Notice second use of damn.. ummm, third use.. on self-imposed PG-13 rated blog. Repressing normal salty language is occasionally frustrating so a wee bit of naughty relieves some pressure - kids can handle it. By the way, do any young parents want to hear my attitude concerning offspring and what to do with them? No you don't.
As any reader out there, who is doggedly resistant to spending his (as the plural 'their' is becoming more accepted with a singular subject, may in time do so myself, but not this time) time wisely, and so has read more than a couple of these entries will surmise, they are virtually never written at one time, but in fits and starts as an aberrant thought strikes. Sometimes "- Later", "- More later" or "- Way more later" make this explicit, but regardless, expect some time to elapse between writing of many sentences and certainly quite often between paragraphs - not this time, however.
Previous paragraph was written as a general explanation, but more directly to inform, in tedious detail, that this paragraph is being produced some time after "No you don't". "- Later" would have been more efficiency, but not nearly as fun for someone with a diaper load of nothing to do and time on his hands. Anyway, it's not, as you may have erroneously guessed, about time, but rather about wind. The wind has steadily, if slowly, increased and shifted toward land, such that we are pressing along at 6.5 knots, parallel to shoreline. Expect continued improvement until snuffing spinnaker just before sunset.
Jack & Jan
Fun In The Sun
26 August 2019 | Iles du Salut
Monday 26 August 2019
*** Warning *** This is merely a recounting of our activities concerning batteries, engine, dinghy and movements for future reference. It is boring and should be skipped entirely. No kidding, it's dull.
Made excellent time to arrive on anchor at 1420 yesterday. With wind at sixteen knots and waves coming between and around Royale and Saint-Joseph it was lumpy, but up and down, not side to side so had decent sleep, not that anything could keep us awake.
Putting dink in the water and mounting outboard was an exercise in hanging on and not getting too wet, but everything worked. Return to boat last evening was so rough that after a few crashes into stern, dinghy was punctured. Patching hole today was just what was needed to take attention away from batteries & engine and keep maintenance crew from getting bored.
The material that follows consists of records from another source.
### src/sv/sorted_list_insert_and_readout.sv
// Sorted list of up to 32 signed values held in a row of compare-and-shift cells. On an insert
// request every cell compares against the new value at once, the ones not smaller shift up one
// place, and one acknowledgement follows (dropped set when the list is full).
// A read request streams the stored values, ascending or descending, one per cycle while the
// master accepts them, through a single output register; an empty list answers with a single
// result flagged empty. The next request is accepted once the last result of the previous one
// has entered the output register and that register is empty or being read out; stalls on the
// master side hold the stream. Action code 3 is taken and produces no result.
module sorted_list_insert_and_readout (
	input  logic                clk,
	input  logic                arst_n,
	input  logic                s_tvalid,
	output logic                s_tready,
	input  slist_pkg::tdata_t   s_tdata,  // [DATA_WIDTH-1:0] value
	input  slist_pkg::action_t  s_tuser,  // [1:0] action
	output logic                m_tvalid,
	input  logic                m_tready,
	output slist_pkg::tdata_t   m_tdata,  // [DATA_WIDTH-1:0] item
	output logic                m_tlast,
	output logic [1:0]          m_tuser   // [0] dropped, [1] empty_res
);

	slist_pkg::cmd_t  cmd;
	slist_pkg::stat_t stat;
	slist_pkg::data_t value;
	slist_pkg::data_t item;
	logic             dropped, empty_res;

	assign value = s_tdata[slist_pkg::DATA_WIDTH-1:0];

	slist_ctrl u_ctrl (
		.clk       (clk),
		.arst_n    (arst_n),
		.in_valid  (s_tvalid),
		.in_action (s_tuser),
		.in_ready  (s_tready),
		.stat      (stat),
		.cmd       (cmd)
	);

	slist_dpath u_dpath (
		.clk         (clk),
		.arst_n      (arst_n),
		.value       (value),
		.cmd         (cmd),
		.stat        (stat),
		.out_valid   (m_tvalid),
		.out_ready   (m_tready),
		.out_item    (item),
		.out_last    (m_tlast),
		.out_dropped (dropped),
		.out_empty   (empty_res)
	);

	assign m_tdata = slist_pkg::tdata_t'($unsigned(item));
	assign m_tuser = {empty_res, dropped};

endmodule
### config.mk
export PLATFORM = sky130hd
export DESIGN_NAME = sorted_list_insert_and_readout
export DESIGN_NICKNAME = d
export VERILOG_FILES = /design/src/sv/slist_pkg.sv /design/src/sv/slist_ctrl.sv /design/src/sv/slist_dpath.sv /design/src/sv/sorted_list_insert_and_readout.sv
export SDC_FILE = /design/constraint.sdc
export NUM_CORES = 2
export LEC_CHECK = 0
export ABC_CLOCK_PERIOD_IN_PS = 12200
export BUFFER_PORTS_ARGS = -buffer_cell sky130_fd_sc_hd__buf_4
export CAP_MARGIN = 20
export CORE_ASPECT_RATIO = 1.5
export CORE_MARGIN = 5
export CORE_UTILIZATION = 51
export CTS_BUF_LIST = sky130_fd_sc_hd__clkbuf_2
export DETAILED_ROUTE_END_ITERATION = 16
export PLACE_DENSITY_LB_ADDON = 0.3
export SYNTH_ARGS = -nofsm -noshare
export SYNTH_HDL_FRONTEND = slang
export SYNTH_SLANG_ARGS = --single-unit
### constraint.sdc
create_clock -name clk -period 12.2 [get_ports clk]
set_input_delay 1.22 -clock clk [delete_from_list [all_inputs] [get_ports clk]]
set_output_delay 1.22 -clock clk [all_outputs]
set_load 0.005 [all_outputs]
After accessing batteries under forward bunk, a major chore moving several tons of stored items (slight hyperbole), and attempting with scant success to check them, went to island-top bar for expensive glass of wine and information that ferry makes one trip a day to the island, in at 0930 to remain all day, then out again at 1800, so not much use.
Today, after using generator to charge, isolated each battery with house load and found one was really bad. My ignorance of battery chemistry knows no bounds, so will let this setup simmer without a charge input and check later.
- Very sort time later
Two batteries appear to be toast, so we may have 1/3 capacity minus major loss due age of less bad one. At least it stays above 12v for awhile with load. Returned every ton of crap to under and over bunk and put all tools away so boat is again neat and tidy.. as good as it gets.
Again removed injector to potentially rotate or reverse copper gasket, hoping that might help. It was stuck solid and since further damage was not optimum, spread on a bit of gasket sealer and reinstalled. After 30 minutes of bleeding air from fuel lines, move to night-only mooring on smoother side of bay to unship outboard from dink without punching another hole revealed that goo helped, but didn't completely stop leak.
Decided to depart early manana for Suriname. We can get batteries there and probably better engine help at a marina with shore power. Motor should be OK for 31nm run up river.
What a fun day. Must do this again sometime.